Should a leak occur and the air inside the cave mix with that outside—where the average humidity ranges from 58% to 29% and temperatures fluctuate up to 85°—Kartchner could dry up and die. "Moisture in a cave is similar to blood in the body," says Travous. "It's what nourishes it and keeps it alive."
Travous, who calls Kartchner a "world-class cave," expects it to be opened to the public in 1995. Its features include numerous "soda straws," hollow stalactites that are still dripping water and still growing in length. One of these is a fraction of an inch in diameter and 22 feet long, believed to be the longest soda straw found in any cave in the world.
"Some of these straws have fallen from the ceiling, stuck in the mud floor and stand three feet high," says Travous. "It's amazing to think they might have fallen 2,000 years ago, and in that time no one came along to knock them over."
Kartchner is also filled with decoration and color. Its walls are not simply a dull gray, as they are in many caves, but an array of blacks, oranges, reds and whites. Among the unusual formations is a pure-white disk of calcite, called a shield, that is four feet across and looks like an angel's wing. The cave also contains a giant column of travertine that is 55 feet high and eight feet across.
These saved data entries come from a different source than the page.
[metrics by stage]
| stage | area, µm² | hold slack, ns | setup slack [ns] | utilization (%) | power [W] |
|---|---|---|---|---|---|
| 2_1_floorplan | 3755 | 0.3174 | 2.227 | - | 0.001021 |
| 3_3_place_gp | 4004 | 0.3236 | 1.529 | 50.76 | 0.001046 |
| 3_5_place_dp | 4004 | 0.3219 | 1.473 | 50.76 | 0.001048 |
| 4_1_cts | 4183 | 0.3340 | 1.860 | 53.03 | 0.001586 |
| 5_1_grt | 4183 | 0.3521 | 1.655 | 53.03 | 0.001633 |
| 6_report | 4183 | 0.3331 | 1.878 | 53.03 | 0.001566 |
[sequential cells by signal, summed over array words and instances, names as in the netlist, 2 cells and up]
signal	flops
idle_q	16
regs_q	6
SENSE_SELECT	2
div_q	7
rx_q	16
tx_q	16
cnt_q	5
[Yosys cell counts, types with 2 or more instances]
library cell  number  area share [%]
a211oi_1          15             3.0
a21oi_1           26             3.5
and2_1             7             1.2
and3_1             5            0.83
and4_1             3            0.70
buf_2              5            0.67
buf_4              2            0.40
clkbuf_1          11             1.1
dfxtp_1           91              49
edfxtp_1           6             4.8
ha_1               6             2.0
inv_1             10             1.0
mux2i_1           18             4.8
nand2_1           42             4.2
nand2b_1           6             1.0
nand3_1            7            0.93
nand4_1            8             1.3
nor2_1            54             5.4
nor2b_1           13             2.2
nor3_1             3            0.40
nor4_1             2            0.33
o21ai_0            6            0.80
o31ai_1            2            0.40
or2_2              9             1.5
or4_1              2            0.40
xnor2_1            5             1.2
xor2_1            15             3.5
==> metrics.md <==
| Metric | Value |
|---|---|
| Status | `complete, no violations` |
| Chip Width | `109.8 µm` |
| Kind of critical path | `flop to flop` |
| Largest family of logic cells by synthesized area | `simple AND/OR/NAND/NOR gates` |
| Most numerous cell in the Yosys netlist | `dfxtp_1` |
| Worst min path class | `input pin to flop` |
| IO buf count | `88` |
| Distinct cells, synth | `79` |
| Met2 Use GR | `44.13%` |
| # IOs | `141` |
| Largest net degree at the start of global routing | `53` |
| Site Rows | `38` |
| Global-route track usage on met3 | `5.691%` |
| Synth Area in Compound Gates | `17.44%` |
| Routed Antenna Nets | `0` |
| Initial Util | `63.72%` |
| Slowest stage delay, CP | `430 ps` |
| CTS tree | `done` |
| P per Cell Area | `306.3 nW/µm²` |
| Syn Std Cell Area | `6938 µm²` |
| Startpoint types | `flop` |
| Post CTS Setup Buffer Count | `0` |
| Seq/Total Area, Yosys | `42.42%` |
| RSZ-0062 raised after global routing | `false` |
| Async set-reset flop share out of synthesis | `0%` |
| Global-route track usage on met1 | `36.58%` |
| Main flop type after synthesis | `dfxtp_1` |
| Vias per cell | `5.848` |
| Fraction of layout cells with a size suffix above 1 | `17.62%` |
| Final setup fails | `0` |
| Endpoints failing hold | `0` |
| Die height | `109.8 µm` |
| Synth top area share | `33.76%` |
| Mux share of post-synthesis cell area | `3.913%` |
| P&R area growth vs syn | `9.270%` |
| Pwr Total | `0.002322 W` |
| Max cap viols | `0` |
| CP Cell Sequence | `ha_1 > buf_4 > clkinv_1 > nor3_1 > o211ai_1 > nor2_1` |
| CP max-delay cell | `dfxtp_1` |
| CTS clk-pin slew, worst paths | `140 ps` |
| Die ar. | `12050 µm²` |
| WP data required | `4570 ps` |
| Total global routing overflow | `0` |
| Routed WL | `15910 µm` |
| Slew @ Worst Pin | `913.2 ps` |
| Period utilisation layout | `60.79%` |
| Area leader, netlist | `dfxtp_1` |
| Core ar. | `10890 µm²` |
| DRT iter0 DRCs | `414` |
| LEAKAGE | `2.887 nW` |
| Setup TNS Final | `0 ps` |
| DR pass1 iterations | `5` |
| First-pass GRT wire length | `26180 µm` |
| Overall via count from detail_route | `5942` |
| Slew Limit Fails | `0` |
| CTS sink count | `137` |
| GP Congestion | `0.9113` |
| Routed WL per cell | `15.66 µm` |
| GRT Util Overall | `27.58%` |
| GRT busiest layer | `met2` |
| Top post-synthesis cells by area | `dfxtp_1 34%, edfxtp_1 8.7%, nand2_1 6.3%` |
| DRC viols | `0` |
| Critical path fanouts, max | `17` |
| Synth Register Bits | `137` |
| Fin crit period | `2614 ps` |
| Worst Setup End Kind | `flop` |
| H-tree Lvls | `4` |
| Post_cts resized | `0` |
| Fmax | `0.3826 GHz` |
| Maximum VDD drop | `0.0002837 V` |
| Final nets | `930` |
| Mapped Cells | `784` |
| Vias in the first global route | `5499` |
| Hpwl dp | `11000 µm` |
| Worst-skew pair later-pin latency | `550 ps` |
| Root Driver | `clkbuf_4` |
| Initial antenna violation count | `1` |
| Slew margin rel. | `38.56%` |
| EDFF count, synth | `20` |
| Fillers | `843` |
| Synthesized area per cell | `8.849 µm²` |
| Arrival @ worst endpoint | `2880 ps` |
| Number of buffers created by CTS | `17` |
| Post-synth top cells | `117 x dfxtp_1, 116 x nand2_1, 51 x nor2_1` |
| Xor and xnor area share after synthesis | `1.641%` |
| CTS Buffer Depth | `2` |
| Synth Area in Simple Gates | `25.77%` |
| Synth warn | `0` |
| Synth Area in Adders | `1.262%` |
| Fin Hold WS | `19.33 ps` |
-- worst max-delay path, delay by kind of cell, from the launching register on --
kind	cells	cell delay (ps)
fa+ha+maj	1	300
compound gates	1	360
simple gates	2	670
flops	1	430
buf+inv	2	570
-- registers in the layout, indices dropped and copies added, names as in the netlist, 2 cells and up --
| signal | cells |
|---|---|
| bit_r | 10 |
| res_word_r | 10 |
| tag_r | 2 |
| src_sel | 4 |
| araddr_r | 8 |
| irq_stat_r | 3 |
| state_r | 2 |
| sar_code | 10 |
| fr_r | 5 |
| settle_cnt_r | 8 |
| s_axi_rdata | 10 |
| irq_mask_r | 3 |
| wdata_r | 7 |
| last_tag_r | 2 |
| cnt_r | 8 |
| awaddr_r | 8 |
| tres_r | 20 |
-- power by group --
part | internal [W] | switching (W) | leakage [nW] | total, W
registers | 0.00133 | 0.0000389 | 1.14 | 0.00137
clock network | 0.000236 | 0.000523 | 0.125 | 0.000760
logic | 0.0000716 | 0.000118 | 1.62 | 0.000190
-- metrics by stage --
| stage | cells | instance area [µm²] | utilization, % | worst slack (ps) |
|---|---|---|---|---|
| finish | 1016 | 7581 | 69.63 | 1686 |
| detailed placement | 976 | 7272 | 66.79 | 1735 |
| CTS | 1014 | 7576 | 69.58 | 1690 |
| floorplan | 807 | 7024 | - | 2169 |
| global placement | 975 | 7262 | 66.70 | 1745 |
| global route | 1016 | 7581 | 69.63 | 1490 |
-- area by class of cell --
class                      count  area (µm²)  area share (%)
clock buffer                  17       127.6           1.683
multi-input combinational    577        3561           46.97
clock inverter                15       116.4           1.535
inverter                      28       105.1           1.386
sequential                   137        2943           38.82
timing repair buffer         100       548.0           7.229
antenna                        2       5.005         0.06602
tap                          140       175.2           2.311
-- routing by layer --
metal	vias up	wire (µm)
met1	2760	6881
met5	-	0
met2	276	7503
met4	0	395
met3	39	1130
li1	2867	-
**config.mk**
```make
export PLATFORM = sky130hd
export DESIGN_NAME = buck_control_sequencer
export DESIGN_NICKNAME = d
export VERILOG_FILES = /design/src/hw/buck_seq_pkg.sv /design/src/hw/buck_control_sequencer.sv /design/src/hw/dead_time_interlock.sv /design/src/hw/hiccup_counter.sv
export SDC_FILE = /design/constraint.sdc
export NUM_CORES = 1
export LEC_CHECK = 0
export BUFFER_PORTS_ARGS = -buffer_cell sky130_fd_sc_hd__buf_4
export CORE_ASPECT_RATIO = 0.9
export CORE_MARGIN = 3
export CORE_UTILIZATION = 28
export DETAILED_ROUTE_END_ITERATION = 7
export HOLD_SLACK_MARGIN = 0.12
export PLACE_DENSITY_LB_ADDON = 0.08
export REMOVE_ABC_BUFFERS = 1
export SLEW_MARGIN = 20
export SYNTH_ARGS = -nofsm -noshare
export SYNTH_HDL_FRONTEND = slang
export SYNTH_SLANG_ARGS = --single-unit
```
**constraint.sdc**
```tcl
create_clock -name I_CLK -period 4.5 [get_ports I_CLK]
set_clock_uncertainty 0.2 [all_clocks]
set_input_delay 1.125 -clock I_CLK [delete_from_list [all_inputs] [get_ports I_CLK]]
set_output_delay 1.125 -clock I_CLK [all_outputs]
set_load 0.02 [all_outputs]
```
## src/design/lpsc_pkg.sv

```systemverilog
`default_nettype none
package lpsc_pkg;
  // instruction encodings (upper bits compared under mask)
  localparam logic [7:0] OP_DISP_ONOFF  = 8'hAE;
  localparam logic [7:0] OP_DISP_MASK   = 8'hFE;
  localparam logic [7:0] OP_WHOLE_ONOFF = 8'hA4;
  localparam logic [7:0] OP_WHOLE_MASK  = 8'hFE;
  localparam logic [7:0] OP_COL_ORDER   = 8'hA0;
  localparam logic [7:0] OP_COL_MASK    = 8'hFE;
  localparam logic [7:0] OP_DRIVE       = 8'h22;
  localparam logic [7:0] OP_DRIVE_MASK  = 8'hFE;
  localparam logic [7:0] OP_SUPPLY      = 8'h24;
  localparam logic [7:0] OP_SUPPLY_MASK = 8'hFE;
  // contrast register
  localparam logic [7:0] CONTRAST_RESET = 8'hFF;
  localparam logic [8:0] LEVEL_FULL     = 9'h12C;
  localparam logic [8:0] LEVEL_OFFSET   = 9'h02D;
  localparam logic [7:0] CONTRAST_MIN   = 8'h37;
  // serial word length
  localparam int unsigned SER_BITS = 8;
endpackage : lpsc_pkg
`default_nettype wire

```

## src/design/lpsc_serial_rx.sv

```systemverilog
`default_nettype none
module lpsc_serial_rx #(
  parameter int unsigned BITS = lpsc_pkg::SER_BITS
) (
  input  wire logic            clock_in,
  input  wire logic            rst_n_in,
  input  wire logic            sel_n_in,
  input  wire logic            sck_rise_in,
  input  wire logic            sdi_in,
  input  wire logic            cds_in,
  output logic                 strobe_out,
  output logic                 cds_out,
  output logic [BITS-1:0]      data_out
);
  logic [BITS-1:0]         shift_q;
  logic [$clog2(BITS)-1:0] count_q;

  // msb first, word and command/data flag taken at the last rising edge
  always_ff @(posedge clock_in or negedge rst_n_in) begin
    if (!rst_n_in) begin
      shift_q    <= '0;
      count_q    <= '0;
      strobe_out <= 1'b0;
      cds_out    <= 1'b0;
      data_out   <= '0;
    end else begin
      strobe_out <= 1'b0;
      if (sel_n_in) begin
        shift_q <= '0;
        count_q <= '0;
      end else if (sck_rise_in) begin
        shift_q <= {shift_q[BITS-2:0], sdi_in};
        count_q <= count_q + 1'b1;
        if (count_q == ($clog2(BITS))'(BITS - 1)) begin
          strobe_out <= 1'b1;
          cds_out    <= cds_in;
          data_out   <= {shift_q[BITS-2:0], sdi_in};
        end
      end
    end
  end
endmodule : lpsc_serial_rx
`default_nettype wire

```

## src/design/lpsc_contrast.sv

```systemverilog
`default_nettype none
module lpsc_contrast (
  input  wire logic       clock_in,
  input  wire logic       rst_n_in,
  input  wire logic [7:0] contrast_level_in,
  input  wire logic       supply_mode_pin_a_in,
  input  wire logic       supply_mode_pin_b_in,
  input  wire logic       supply_on_in,
  output logic [8:0]      ref_level_out,
  output logic            adjust_active_out
);
  // code ff gives 300/300, each lower code one step less
  always_ff @(posedge clock_in or negedge rst_n_in) begin
    if (!rst_n_in) begin
      ref_level_out     <= lpsc_pkg::LEVEL_FULL;
      adjust_active_out <= 1'b0;
    end else begin
      ref_level_out <= {1'b0, contrast_level_in} + lpsc_pkg::LEVEL_OFFSET;
      adjust_active_out <= !(supply_mode_pin_a_in && supply_mode_pin_b_in)
                           && supply_on_in;
    end
  end
endmodule : lpsc_contrast
`default_nettype wire

```

## src/design/lpsc_ctrl.sv

```systemverilog
`default_nettype none
module lpsc_ctrl (
  input  wire logic       clock_in,
  input  wire logic       rst_n_in,
  input  wire logic       parallel_select_in,
  input  wire logic       chip_select_n_in,
  input  wire logic       command_data_select_in,
  input  wire logic       write_strobe_in,
  input  wire logic       read_strobe_in,
  input  wire logic [7:0] bus_data_in,
  input  wire logic       serial_clock_rise_in,
  input  wire logic       serial_data_in,
  input  wire logic       bus_style_select_in,
  input  wire logic       supply_mode_pin_a_in,
  input  wire logic       supply_mode_pin_b_in,
  input  wire logic [7:0] contrast_level_in,
  output logic [7:0]      bus_data_out,
  output logic            bus_data_oe_out,
  output logic            instr_valid_out,
  output logic [7:0]      instr_out,
  output logic            data_valid_out,
  output logic [7:0]      data_out,
  output logic            power_save_out,
  output logic            osc_enable_out,
  output logic            supply_enable_out,
  output logic            drive_enable_out,
  output logic            outputs_at_vdd_out,
  output logic            bias_at_vdd_out,
  output logic            display_on_out,
  output logic            segment_output_reverse_out,
  output logic [8:0]      ref_level_out,
  output logic            contrast_active_out
);
  function automatic logic op_hit(input logic [7:0] b, input logic [7:0] op,
                                  input logic [7:0] m);
    op_hit = (b & m) == op;
  endfunction : op_hit

  logic       ser_strobe;
  logic       ser_cds;
  logic [7:0] ser_data;
  logic       par_write;
  logic       wr_valid;
  logic       wr_cds;
  logic [7:0] wr_byte;
  logic       is_instr;
  logic       disp_off_q;
  logic       whole_on_q;
  logic       drive_q;
  logic       supply_q;
  logic       col_rev_q;
  logic       power_save;

  lpsc_serial_rx #(.BITS(lpsc_pkg::SER_BITS)) u_serial (
    .clock_in    (clock_in),
    .rst_n_in    (rst_n_in),
    .sel_n_in    (chip_select_n_in | parallel_select_in),
    .sck_rise_in (serial_clock_rise_in),
    .sdi_in      (serial_data_in),
    .cds_in      (command_data_select_in),
    .strobe_out  (ser_strobe),
    .cds_out     (ser_cds),
    .data_out    (ser_data)
  );

  // bus style only renames strobes and shows in readback bit 1; both arrive as write/read pulses
  assign par_write = parallel_select_in && !chip_select_n_in
                     && write_strobe_in;
  assign wr_valid  = parallel_select_in ? par_write : ser_strobe;
  assign wr_cds    = parallel_select_in ? command_data_select_in : ser_cds;
  assign wr_byte   = parallel_select_in ? bus_data_in : ser_data;
  assign is_instr  = wr_valid && !wr_cds;

  always_ff @(posedge clock_in or negedge rst_n_in) begin
    if (!rst_n_in) begin
      instr_valid_out <= 1'b0;
      instr_out       <= 8'h00;
      data_valid_out  <= 1'b0;
      data_out        <= 8'h00;
    end else begin
      instr_valid_out <= is_instr;
      data_valid_out  <= wr_valid && wr_cds;
      if (wr_valid) begin
        instr_out <= wr_cds ? instr_out : wr_byte;
        data_out  <= wr_cds ? wr_byte : data_out;
      end
    end
  end

  // display-off and whole-display-on flags
  always_ff @(posedge clock_in or negedge rst_n_in) begin
    if (!rst_n_in) begin
      disp_off_q <= 1'b1;
      whole_on_q <= 1'b0;
    end else if (is_instr) begin
      if (op_hit(wr_byte, lpsc_pkg::OP_DISP_ONOFF, lpsc_pkg::OP_DISP_MASK))
        disp_off_q <= !wr_byte[0];
      if (op_hit(wr_byte, lpsc_pkg::OP_WHOLE_ONOFF, lpsc_pkg::OP_WHOLE_MASK))
        whole_on_q <= wr_byte[0];
    end
  end

  assign power_save = disp_off_q && whole_on_q;

  // supply and segment order survive power save untouched; drive is cleared in every power-save cycle that does not write a drive instruction
  always_ff @(posedge clock_in or negedge rst_n_in) begin
    if (!rst_n_in) begin
      drive_q   <= 1'b0;
      supply_q  <= 1'b0;
      col_rev_q <= 1'b0;
    end else if (is_instr) begin
      if (op_hit(wr_byte, lpsc_pkg::OP_DRIVE, lpsc_pkg::OP_DRIVE_MASK))
        drive_q <= wr_byte[0];
      else if (power_save)
        drive_q <= 1'b0;
      if (op_hit(wr_byte, lpsc_pkg::OP_SUPPLY, lpsc_pkg::OP_SUPPLY_MASK))
        supply_q <= wr_byte[0];
      if (op_hit(wr_byte, lpsc_pkg::OP_COL_ORDER, lpsc_pkg::OP_COL_MASK))
        col_rev_q <= wr_byte[0];
    end else if (power_save) begin
      drive_q <= 1'b0;
    end
  end

  assign power_save_out             = power_save;
  assign osc_enable_out             = !power_save;
  assign supply_enable_out          = supply_q && !power_save;
  assign drive_enable_out           = drive_q && !power_save;
  assign outputs_at_vdd_out         = !drive_enable_out;
  assign bias_at_vdd_out            = power_save;
  assign display_on_out             = !disp_off_q;
  assign segment_output_reverse_out = col_rev_q;

  // readback only in parallel mode
  always_ff @(posedge clock_in or negedge rst_n_in) begin
    if (!rst_n_in) begin
      bus_data_out    <= 8'h00;
      bus_data_oe_out <= 1'b0;
    end else begin
      bus_data_oe_out <= parallel_select_in && !chip_select_n_in
                         && read_strobe_in;
      bus_data_out    <= {power_save, disp_off_q, whole_on_q, drive_q,
                          supply_q, col_rev_q, bus_style_select_in, 1'b0};
    end
  end

  lpsc_contrast u_contrast (
    .clock_in             (clock_in),
    .rst_n_in             (rst_n_in),
    .contrast_level_in    (contrast_level_in),
    .supply_mode_pin_a_in (supply_mode_pin_a_in),
    .supply_mode_pin_b_in (supply_mode_pin_b_in),
    .supply_on_in         (supply_enable_out),
    .ref_level_out        (ref_level_out),
    .adjust_active_out    (contrast_active_out)
  );
endmodule : lpsc_ctrl
`default_nettype wire

```
**config.mk**
```make
export PLATFORM = sky130hd
export DESIGN_NAME = gdps_top
export DESIGN_NICKNAME = d
export VERILOG_FILES = /design/src/gdps_pkg.sv /design/src/gdps_phase_if.sv /design/src/gdps_half_bridge.sv /design/src/gdps_temp_monitor.sv /design/src/gdps_top.sv
export SDC_FILE = /design/constraint.sdc
export NUM_CORES = 1
export LEC_CHECK = 0
export BUFFER_PORTS_ARGS = -buffer_cell sky130_fd_sc_hd__buf_4
export CORE_AREA = 10 10 143 106
export DETAILED_ROUTE_END_ITERATION = 8
export DIE_AREA = 0 0 153 116
export PLACE_DENSITY = 0.72
export SLEW_MARGIN = 0
export SYNTH_ARGS = -nofsm -noshare
export SYNTH_HDL_FRONTEND = slang
export SYNTH_SLANG_ARGS = --single-unit
export TNS_END_PERCENT = 1
```
**constraint.sdc**
```tcl
create_clock -name i_clk -period 2.3 [get_ports i_clk]
set_clock_uncertainty 0.15 [all_clocks]
set_input_delay 0 -clock i_clk [delete_from_list [all_inputs] [get_ports i_clk]]
set_output_delay 0 -clock i_clk [all_outputs]
set_load 0.03 [all_outputs]
```
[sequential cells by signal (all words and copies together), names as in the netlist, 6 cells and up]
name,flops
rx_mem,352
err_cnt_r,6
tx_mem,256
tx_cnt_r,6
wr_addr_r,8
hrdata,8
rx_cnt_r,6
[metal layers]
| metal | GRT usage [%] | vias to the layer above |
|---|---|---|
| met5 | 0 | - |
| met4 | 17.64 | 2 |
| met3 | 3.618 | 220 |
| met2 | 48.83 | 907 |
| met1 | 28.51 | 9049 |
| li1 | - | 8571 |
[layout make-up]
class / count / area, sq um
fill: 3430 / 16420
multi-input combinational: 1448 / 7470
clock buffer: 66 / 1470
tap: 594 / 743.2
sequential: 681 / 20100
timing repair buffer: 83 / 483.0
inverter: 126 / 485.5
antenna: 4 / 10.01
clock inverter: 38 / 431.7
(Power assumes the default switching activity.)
Bridgemon says that Kartchner is unique in that unlike almost every other commercial cave, it has not been explored and vandalized before its opening.
"Colossal Cave [also in Arizona], for example, had 70 years of visitation before the government stepped in," says Bridgemon. "Now all of a sudden you have Kartchner, which hasn't been visited much at all. It'll probably be the nicest cave in the West that's open to the public, up there with Carlsbad in New Mexico."
Tufts and Tenen remain wedded to the cave. In 1988 they formed Arizona Conservation Projects. Inc., a nonprofit organization designed to assist the state in opening and maintaining Kartchner Caverns. "We felt the cave would always need an advocate," says Tenen. "Stewardship of a resource like this is a responsibility we just couldn't walk away from. I wanted my grandchildren to have the same view of the cave its discoverers had."
Tufts says the effort that started in 1974 to protect a single cave has evolved into an education and conservation project with lessons he hopes can be applied to all caves. And like Tenen, he says his involvement with Kartchner isn't over yet.
"To me it's a work of art that won't be complete until it's open." says Tufts. "That's when I'll be ready to psychologically relax, to say that my contribution is complete."